Chinese consumers usually hear of price hikes from luxury daigous, or “surrogate shoppers”, who alert their clients via social media like WeChat and Xiaohongshu. Spurred by price increase rumours, last week consumers were seen lining up outside Louis Vuitton, Chanel, Gucci and Hermès boutiques at Plaza 66, a high-end mall in Shanghai. Queues were reported in other cities too, including Beijing and Nanjing.

A long list of luxury brands have raised prices so far this year, particularly on popular handbag lines, which have among the highest profit margins in the industry. Louis Vuitton did it twice, in March and May, (its Alma BB Bag has jumped from RMB 9,350 in April last year, to 10,400 RMB this April, and is 10,900 RMB today) while Dior increased prices on specific products. Chanel increased prices of some handbags and small leather goods globally in May, followed by Prada in July, who said “contained, single-digit price increases” were due to logistical and manufacturing complexities. Gucci raised prices between May and June in Italy, UK and China according to a Jefferies analysis (Gucci declined to comment) and Salvatore Ferragamo confirmed a price hike in July.

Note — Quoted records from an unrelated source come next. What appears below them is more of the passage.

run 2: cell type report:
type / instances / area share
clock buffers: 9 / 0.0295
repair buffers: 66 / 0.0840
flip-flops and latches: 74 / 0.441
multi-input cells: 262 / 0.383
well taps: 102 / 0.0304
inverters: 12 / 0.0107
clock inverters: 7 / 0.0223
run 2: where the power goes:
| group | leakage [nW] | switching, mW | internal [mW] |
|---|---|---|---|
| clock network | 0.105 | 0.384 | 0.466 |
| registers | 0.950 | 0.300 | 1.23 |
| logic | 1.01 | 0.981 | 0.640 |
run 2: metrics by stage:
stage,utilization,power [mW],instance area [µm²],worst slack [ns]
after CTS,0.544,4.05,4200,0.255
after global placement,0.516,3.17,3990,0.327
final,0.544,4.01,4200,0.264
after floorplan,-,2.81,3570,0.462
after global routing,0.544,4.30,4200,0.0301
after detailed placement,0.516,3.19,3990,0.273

Drastic sales and footfall declines this year have pushed luxury brands to manipulate prices to recoup some of the spending lost to Covid-19 store closures, weak consumer sentiment and impaired international travel. Hikes have generally been applied globally, but the strategy works best in markets like China, where luxury consumption is recovering, demand is high and consumers are unable to travel to international markets where products may be cheaper. More price increases could come this year, but the strategy is a temporary fix: there are limits to how many times prices can go up, and once international travel resumes, brands will have to readjust, analysts say.

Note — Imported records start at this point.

[config.mk]
export PLATFORM = sky130hd
export DESIGN_NAME = pc_seq_unit
export DESIGN_NICKNAME = d
export VERILOG_FILES = /design/src/rtl/pc_seq_unit.sv
export SDC_FILE = /design/constraint.sdc
export NUM_CORES = 1
export LEC_CHECK = 0
export CAP_MARGIN = 20
export CORE_MARGIN = 3
export CORE_UTILIZATION = 45
export CTS_CLUSTER_SIZE = 16
export DETAILED_ROUTE_END_ITERATION = 8
export GPL_ROUTABILITY_DRIVEN = 1
export PLACE_DENSITY = 0.66
export SYNTH_ARGS = -nofsm -noshare
export SYNTH_HDL_FRONTEND = slang
export SYNTH_SLANG_ARGS = --single-unit
export TNS_END_PERCENT = 50
[constraint.sdc]
create_clock -name clk -period 4.6 [get_ports clk]
set_clock_uncertainty 0.05 [all_clocks]
set_input_delay 0.46 -clock clk [delete_from_list [all_inputs] [get_ports clk]]
set_output_delay 0.46 -clock clk [all_outputs]
set_load 0.005 [all_outputs]
[src/rtl/pc_seq_unit.sv]
// pc_seq_unit
// Program-counter sequencer for the WISC-15 fetch stage. Holds the PC,
// resolves conditional branches against the Z/V/N flags, keeps a hardware
// return-address stack (RAS) for call/ret, and provides stall and sticky
// halt control. The registered PC drives the instruction memory address.
//
// Ports:
//   clk, rst_n            rising-edge clock, asynchronous active-low reset
//   stall                 hold PC, RAS and halt state this cycle
//   branch/call/ret/halt  decoded control of the instruction at pc
//   cond, z, v, n         branch condition code and ALU flags
//   b_imm, c_imm          signed branch / call offsets
//   ret_reg               return address used when the RAS is empty
//   pc                    registered current PC
//   next_pc               value pc takes at the next rising edge
//   halted                sticky halt indicator
//   ras_count             number of valid RAS entries
//   ras_overflow          one-cycle pulse: a push evicted the oldest entry
//   ras_underflow         one-cycle pulse: ret with an empty RAS
module pc_seq_unit #(
    parameter int               WIDTH     = 16,
    parameter int               RAS_DEPTH = 8,
    parameter logic [WIDTH-1:0] RESET_PC  = '0
) (
    input  logic                         clk,
    input  logic                         rst_n,
    input  logic                         stall,
    input  logic                         branch,
    input  logic                         call,
    input  logic                         ret,
    input  logic                         halt,
    input  logic [2:0]                   cond,
    input  logic                         z,
    input  logic                         v,
    input  logic                         n,
    input  logic [WIDTH-1:0]             b_imm,
    input  logic [WIDTH-1:0]             c_imm,
    input  logic [WIDTH-1:0]             ret_reg,
    output logic [WIDTH-1:0]             pc,
    output logic [WIDTH-1:0]             next_pc,
    output logic                         halted,
    output logic [$clog2(RAS_DEPTH):0]   ras_count,
    output logic                         ras_overflow,
    output logic                         ras_underflow
);

    localparam int              PW   = $clog2(RAS_DEPTH);
    localparam int              CW   = PW + 1;
    localparam logic [CW-1:0]   FULL = CW'(RAS_DEPTH);

    logic [WIDTH-1:0] ras_mem [RAS_DEPTH];
    // ras_ptr is the next free slot; the top of stack sits just below it.
    // Because RAS_DEPTH is a power of two the pointer wraps naturally, so a
    // push into a full stack overwrites the oldest entry.
    logic [PW-1:0]    ras_ptr;
    logic [PW-1:0]    ras_top;
    logic             ras_empty;
    logic             ras_full;

    logic             active;
    logic             cond_true;
    logic             push;
    logic             pop;
    logic             set_halt;
    logic [WIDTH-1:0] pc_inc;

    assign ras_top   = ras_ptr - PW'(1);
    assign ras_empty = (ras_count == '0);
    assign ras_full  = (ras_count == FULL);
    assign active    = !halted && !stall;
    assign pc_inc    = pc + WIDTH'(1);

    always_comb begin
        cond_true = 1'b0;
        case (cond)
            3'b000:  cond_true = !z;
            3'b001:  cond_true = z;
            3'b010:  cond_true = !z && !n;
            3'b011:  cond_true = n;
            3'b100:  cond_true = z || !n;
            3'b101:  cond_true = n || z;
            3'b110:  cond_true = v;
            default: cond_true = 1'b1;
        endcase
    end

    // Next-PC selection; the if/else chain encodes strobe priority so a
    // lower-priority strobe never has a side effect when a higher one is set.
    always_comb begin
        next_pc  = pc;
        push     = 1'b0;
        pop      = 1'b0;
        set_halt = 1'b0;
        if (active) begin
            if (branch) begin
                next_pc = cond_true ? (pc_inc + b_imm) : pc_inc;
            end else if (call) begin
                next_pc = pc_inc + c_imm;
                push    = 1'b1;
            end else if (ret) begin
                pop     = 1'b1;
                next_pc = ras_empty ? ret_reg : ras_mem[ras_top];
            end else if (halt) begin
                set_halt = 1'b1;
            end else begin
                next_pc = pc_inc;
            end
        end
    end

    always_ff @(posedge clk or negedge rst_n) begin
        if (!rst_n) begin
            pc            <= RESET_PC;
            halted        <= 1'b0;
            ras_ptr       <= '0;
            ras_count     <= '0;
            ras_overflow  <= 1'b0;
            ras_underflow <= 1'b0;
        end else begin
            pc            <= next_pc;
            halted        <= halted || set_halt;
            ras_overflow  <= push && ras_full;
            ras_underflow <= pop && ras_empty;
            if (push) begin
                ras_ptr <= ras_ptr + PW'(1);
                if (!ras_full) begin
                    ras_count <= ras_count + CW'(1);
                end
            end else if (pop && !ras_empty) begin
                ras_ptr   <= ras_ptr - PW'(1);
                ras_count <= ras_count - CW'(1);
            end
        end
    end

    // Stack contents need no reset; validity is tracked by ras_count.
    always_ff @(posedge clk) begin
        if (push) begin
            ras_mem[ras_ptr] <= pc_inc;
        end
    end

endmodule

======== Word level (Yosys, flattened, before mapping) ========
Memory sizes are Yosys's and may differ from the RTL's.
Cells that the tools add are included.
storage, ports and cells
  register bits ........................... 26
  RAM bits ................................ 128
  input port bits ......................... 61
  output and inout port bits .............. 39
  word-level logic and storage cells ...... 66
  memories ................................ 1
cells by class
  $add $sub $neg .......................... 7
  eq/ne operators ......................... 8
  multiplexer cells ....................... 27
  reduce and logical (&&, ||, !) cells .... 17
memories
  name     depth  bits a word  read ports  clocked after memory_dff  wr ports  line  RTL
  ras_mem  8      16           1           0                         1         51    logic [WIDTH-1:0] ras_mem [RAS_DEPTH];
operator list
  kind                                               number
  2-to-1 mux 16 bit                                  7
  adder 16 bit                                       2
  adder 16 x 1 -> 16 bit (second input constant)     1
  2-to-1 mux 1 bit                                   14
  2-to-1 mux 4 bit                                   3
  == test 3 bit (second input constant)              3
  case mux 1 bit (7 select lines)                    1
  == test 3 x 2 -> 1 bit (second input constant)     2
  2-to-1 mux 3 bit                                   2
  logical AND 1 bit                                  5
  logical NOT 1 bit                                  5
  adder 4 x 1 -> 4 bit (second input constant)       1
  == test 4 bit (second input constant)              1
  logical NOT 4 bit                                  1
  subtractor 4 x 1 -> 4 bit (second input constant)  1
  adder 3 x 1 -> 3 bit (second input constant)       1
  == test 3 x 1 -> 1 bit (second input constant)     1
  logical NOT 3 bit                                  1
  logical OR 1 bit                                   3
  subtractor 3 x 1 -> 3 bit (second input constant)  1
  inequality test 2 bit (second input constant)      1
  AND reduction 2 bit                                1
  nonzero test 2 bit                                 1

======== Logic depth before layout (Yosys ltp) ========
  depth after elaboration ................. 7
  mapped depth ............................ 15
  mapped depth without buffers ............ 13

======== Worst setup path after synthesis ========
No wires, ideal clock.
  kind .................................... register to output
  start point ............................. register pc[0]
  end point ............................... output port next_pc[14]
  data arrival time ....................... 3,539 ps
  data required time ...................... 4,090 ps
  slack ................................... 551 ps
  cell stages (with the launch flop) ...... 14
  path buffers ............................ 0
  cells stage by stage .................... dfrtp_1 ha_1 nand2_1 or3_4 or2_1 xnor2_1 ha_1 and2_1 a221o_1 a31o_2 a41oi_1 xnor2_1 nor2_1 o31ai_1
between the ends
  elaborated cells between the ends (all ways) .. 9
  those cells by class .................... 3 x add/sub; 6 x mux
RTL lines
  element                                      line    RTL
  from (decl)                                  39      output logic [WIDTH-1:0] pc,
  from (signal assigned)                       120     pc <= next_pc;
  adder 16 x 1 -> 16 bit *                     71      assign pc_inc = pc + WIDTH'(1);
  named net pc_inc[10]                         65      logic [WIDTH-1:0] pc_inc;
  adder 16 bit, on equally long branches       98, 96
  2-to-1 mux 16 bit, on equally long branches  97, 96
  2-to-1 mux 16 bit *                          95      if (branch) begin
  2-to-1 mux 16 bit *                          94      if (active) begin
  to (decl)                                    40      output logic [WIDTH-1:0] next_pc,
Mark *: on every way through the listed nets, which the timed path passes. The rest lies on a longest branch.

======== Final worst setup path ========
  start point ............................. register pc[2]
  end point ............................... output port next_pc[11]
The elaborated chain is that of the path after synthesis.

==> reports/results.txt <==
number of remaining DRC errors -> 0
gr ovfl total -> 0
GRT Overall Usage -> 23.9%
Distinct cells, synth -> 72
Req. time, crit path -> 4.09 ns
Worst R2R Path Depth -> 13
Core Region -> 0.0190 mm^2
number of setup violations in the final report -> 0
layout cells sized above 1 -> 20.2%
pre-CTS setup slack -> 0.0412 ns
n_diodes -> 0
vias in the first global route -> 7,051
pin count of the biggest net entering global routing -> 40
DIE AREA -> 0.0213 mm^2
Stages on worst setup path -> 13
Synth Flop Type -> edfxtp_1
crit path to -> next_pc[11]
die width -> 146 um
crit path from -> pc[2]$_DFF_PN0_
number of flops mapped to enable cells by yosys -> 128
slowest stage delay, CP -> 0.56 ns
htree depth -> 4
initial antenna violation count -> 0
Synth Area in XOR/XNOR -> 5.95%
Tcrit/Tclk final -> 96.9%
Adder-Cell Fraction of Synth Area -> 6.93%
Worst setup EP type -> primary output
CP Max Fanout -> 6
Setup CP Type -> flop to primary output
CTS Buf Count -> 17
leakage -> 4.10 nW
CP max-delay cell -> clkdlybuf4s50_1
status -> finished, final reports clean
crit start category -> flop
port bufs -> 99
Post-synth ARST share -> 16.9%
Slew HR -> 49.1%
WP data arrival -> 3.95 ns
final worst slack -> 0.142 ns
initial DRC count -> 506
routability cong. -> 1.00
syn_nets -> 824
Worst-Margin Slew -> 0.761 ns
CTS tree -> built
die height -> 146 um
clock-pin slew on the worst setup and hold paths -> 0.06 ns
Bufs on Longest Clock Path -> 2
routed via count -> 6,651
post-synthesis simple-gate area fraction -> 10.1%
# Max-Cap Violations -> 0
mux cell area share after synthesis -> 10.7%
detailed placement HPWL -> 18,900 um
Post-DRT Antenna Nets -> 0
Nets -> 958
Design Power -> 7.50 mW
most frequent cells in the layout -> edfxtp_1, clkdlybuf4s50_1, buf_4
Initial Util -> 46.4%
IO Pins -> 100
Worst R2R End -> pc[14]$_DFF_PN0_
flop2flop setup slack -> 1.20 ns
max-slew violation count -> 0
Area growth, synth to finish -> 28.0%
std cell rows -> 50
Synth Register Bits -> 154
Synth Instances -> 716
reg2reg start -> pc[0]$_DFF_PN0_
RSZ-0062 raised after global routing -> yes
Mapped Area -> 0.00880 mm^2
critical-path cell list -> buf_4 > and3_1 > nand3_2 > xnor2_4 > ha_1 > nand2_1 > nor4_2 > nor2_1 > o21bai_1 > xor2_1 > a21oi_1 > a311oi_2 > clkdlybuf4s50_1
global-route wire length before repair -> 39,500 um
Pwr Density -> 666 mW/mm^2
Clock Latency Late Sink -> 0.42 ns
Routed WL -> 25,200 um
Buf+Inv Stages, Crit Path -> 2
average size of a mapped cell -> 12.3 um^2
Fin. Hold Viols -> 0
largest family of logic cells by synthesized area -> compound AO/OA/AOI/OAI gates
clock sink total -> 154
post-synthesis compound-gate area fraction -> 12.7%
drt wl/cell -> 22.4 um
VDD IR-drop max -> 0.000382 V
Top delay family on crit path -> simple AND/OR/NAND/NOR gates
register area share after synthesis -> 51.0%
Root Driver -> clkbuf_16
Pre-antenna DRT Iters -> 5
via/cell ratio -> 5.93
YS warnings -> 0
HP Class -> input port to asynchronous set/reset pin
Fmax -> 224 MHz
most common cell after layout, fill and taps aside -> edfxtp_1
post-layout min period -> 4.46 ns
[logic make-up (layout without fill, tap and decap cells)]
kind of cell,count (synthesis),after routing
mux,54,54
simple gates,178,178
xor+xnor,59,59
flops,154,154
buf+inv,50,196
compound gates,174,174
fa+ha+maj,47,47
[worst reg2reg max path, delay by kind of cell (launching register included)]
family	cells	cell delay, ns
DFF	1	0.35
xor gates and xnor gates	2	0.36
adders and majority gates	2	0.45
AOI/OAI and AO/OA	4	1.06
and+or+nand+nor	5	1.02
[state kept, by name, summed over array words and instances (netlist names)]
register and cells:
ras_mem 128, pc 16, ras_count 4, ras_ptr 3, halted 1, ras_overflow 1, ras_underflow 1
[worst min path at each step]
stage | endpoint | slack [ns] | cells after the start
floorplan | halted$_DFF_PN0_ | 0.11 | 0
global placement | ras_count[3]$_DFFE_PN0P_ | 0.47 | 1
detailed placement | halted$_DFF_PN0_ | 0.48 | 1
CTS | pc[1]$_DFF_PN0_ | 0.38 | 2
global route | ras_count[0]$_DFFE_PN0P_ | 0.41 | 2
finish | pc[1]$_DFF_PN0_ | 0.39 | 2
[per-stage QoR]
stage	TNS, ns	utilization, %	hold WS [ns]	cell area (um^2)	std cells
final	0	59.5	0.391	11300	1122
after global routing	-0.139	59.5	0.409	11300	1122
after CTS	-0.0900	58.5	0.382	11100	1119
after detailed placement	0	54.7	0.481	10400	1088
after global placement	0	54.7	0.468	10400	1088
after floorplan	0	-	0.114	8800	716
[repair_timing]
action / 4_1_cts / 5_1_grt
endpoints found under the setup margin: 8 / 9
pin swaps: 4 / 12
setup buffers: 0 / 3
gates resized for setup: 21 / 32
hold endpoints to repair: 0 / 0
hold buffers: 0 / 0
[synthesized netlist by cell type, types with 4 or more instances]
library cell / number / area share [%]
o21bai_1: 4 / 0.34
inv_1: 9 / 0.38
nand2_1: 45 / 1.9
o21ai_0: 35 / 2.0
nand2b_1: 4 / 0.28
buf_1: 4 / 0.17
a31oi_1: 6 / 0.43
nor3_1: 15 / 0.85
mux4_2: 32 / 8.2
nor2_1: 52 / 2.2
a22oi_1: 4 / 0.34
clkbuf_1: 17 / 0.72
o22ai_1: 4 / 0.28
nor4_1: 7 / 0.50
a211oi_1: 8 / 0.68
nor2b_1: 7 / 0.50
o211ai_1: 9 / 0.77
xor2_1: 25 / 2.5
edfxtp_1: 128 / 44
xnor2_1: 33 / 3.3
ha_1: 44 / 6.3
a221oi_1: 5 / 0.50
a21oi_1: 55 / 3.1
nand3_1: 14 / 0.80
nand4_1: 7 / 0.50
buf_2: 16 / 0.91
a21o_1: 12 / 1.0
mux2i_1: 21 / 2.4
dfrtp_1: 26 / 7.4
[metal layers]
metal	vias up	global-route usage (%)	routed length, um
met2	266	41.6	12800
met4	0	9.35	886
li1	3032	-	-
met1	3298	29.7	10000
met5	-	0	0
met3	55	4.45	1420
[report_power, final]
group / switching (mW) / internal [mW] / total [mW] / leakage (nW)
combinational: 2.24 / 1.90 / 4.14 / 2.35
sequential: 0.158 / 1.82 / 1.97 / 1.46
clock: 0.581 / 0.808 / 1.39 / 0.281
total: 2.98 / 4.52 / 7.50 / 4.10
[cell type report]
| cell class | count | area (um^2) |
|---|---|---|
| inverter | 10 | 37.5 |
| sequential | 154 | 4500 |
| fill | 1509 | 7690 |
| clock inverter | 14 | 160 |
| clock buffer | 17 | 425 |
| multi-input combinational | 512 | 4390 |
| tap | 260 | 325 |
| timing repair buffer | 155 | 1430 |
Power figures use the tool's default switching activity.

“There is a possibility this year of getting away with it a little bit more,” says Francesca Di Pasquantonio, managing director of equity research at Deutsche Bank. “This year, Chinese consumers don't travel to Japan or to France and therefore they don't benchmark. Next year, they might be able to.”

While a pandemic might seem an unlikely moment to increase prices, the timing is “not surprising” given the price gap between China and Europe has been coming down, says Zuzanna Pusz, head of European luxury equity research at UBS. Luxury brands have been normalising their regional pricing architectures for the past several years, which had floated above 50 per cent. In June that differential was at around 30 per cent according to UBS Evidence Lab data, a level that has allowed brands to resume price increases after a few years break.

Louis Vuitton has raised prices in China. Other brands could follow

“If your brand price differential between Europe and China is around 20 or 25 per cent, raising prices is perfectly acceptable,” says Jefferies luxury goods analyst Flavio Cereda. “If the price differential is already around 40 or 50 per cent then it's more problematic, especially when China, as a geographical region, accounts for one-third of the luxury sector.”

Strong volumes in China, both pre-pandemic and after the lockdown was lifted, with the market up 40 and 65 per cent respectively for Kering and LVMH in the second quarter, also prepared the ground for possible price increases this year. Strong volumes of product allow for it, says Pusz, as brands don’t want product to become overly distributed. But analysts warn of relying too heavily on the tactic.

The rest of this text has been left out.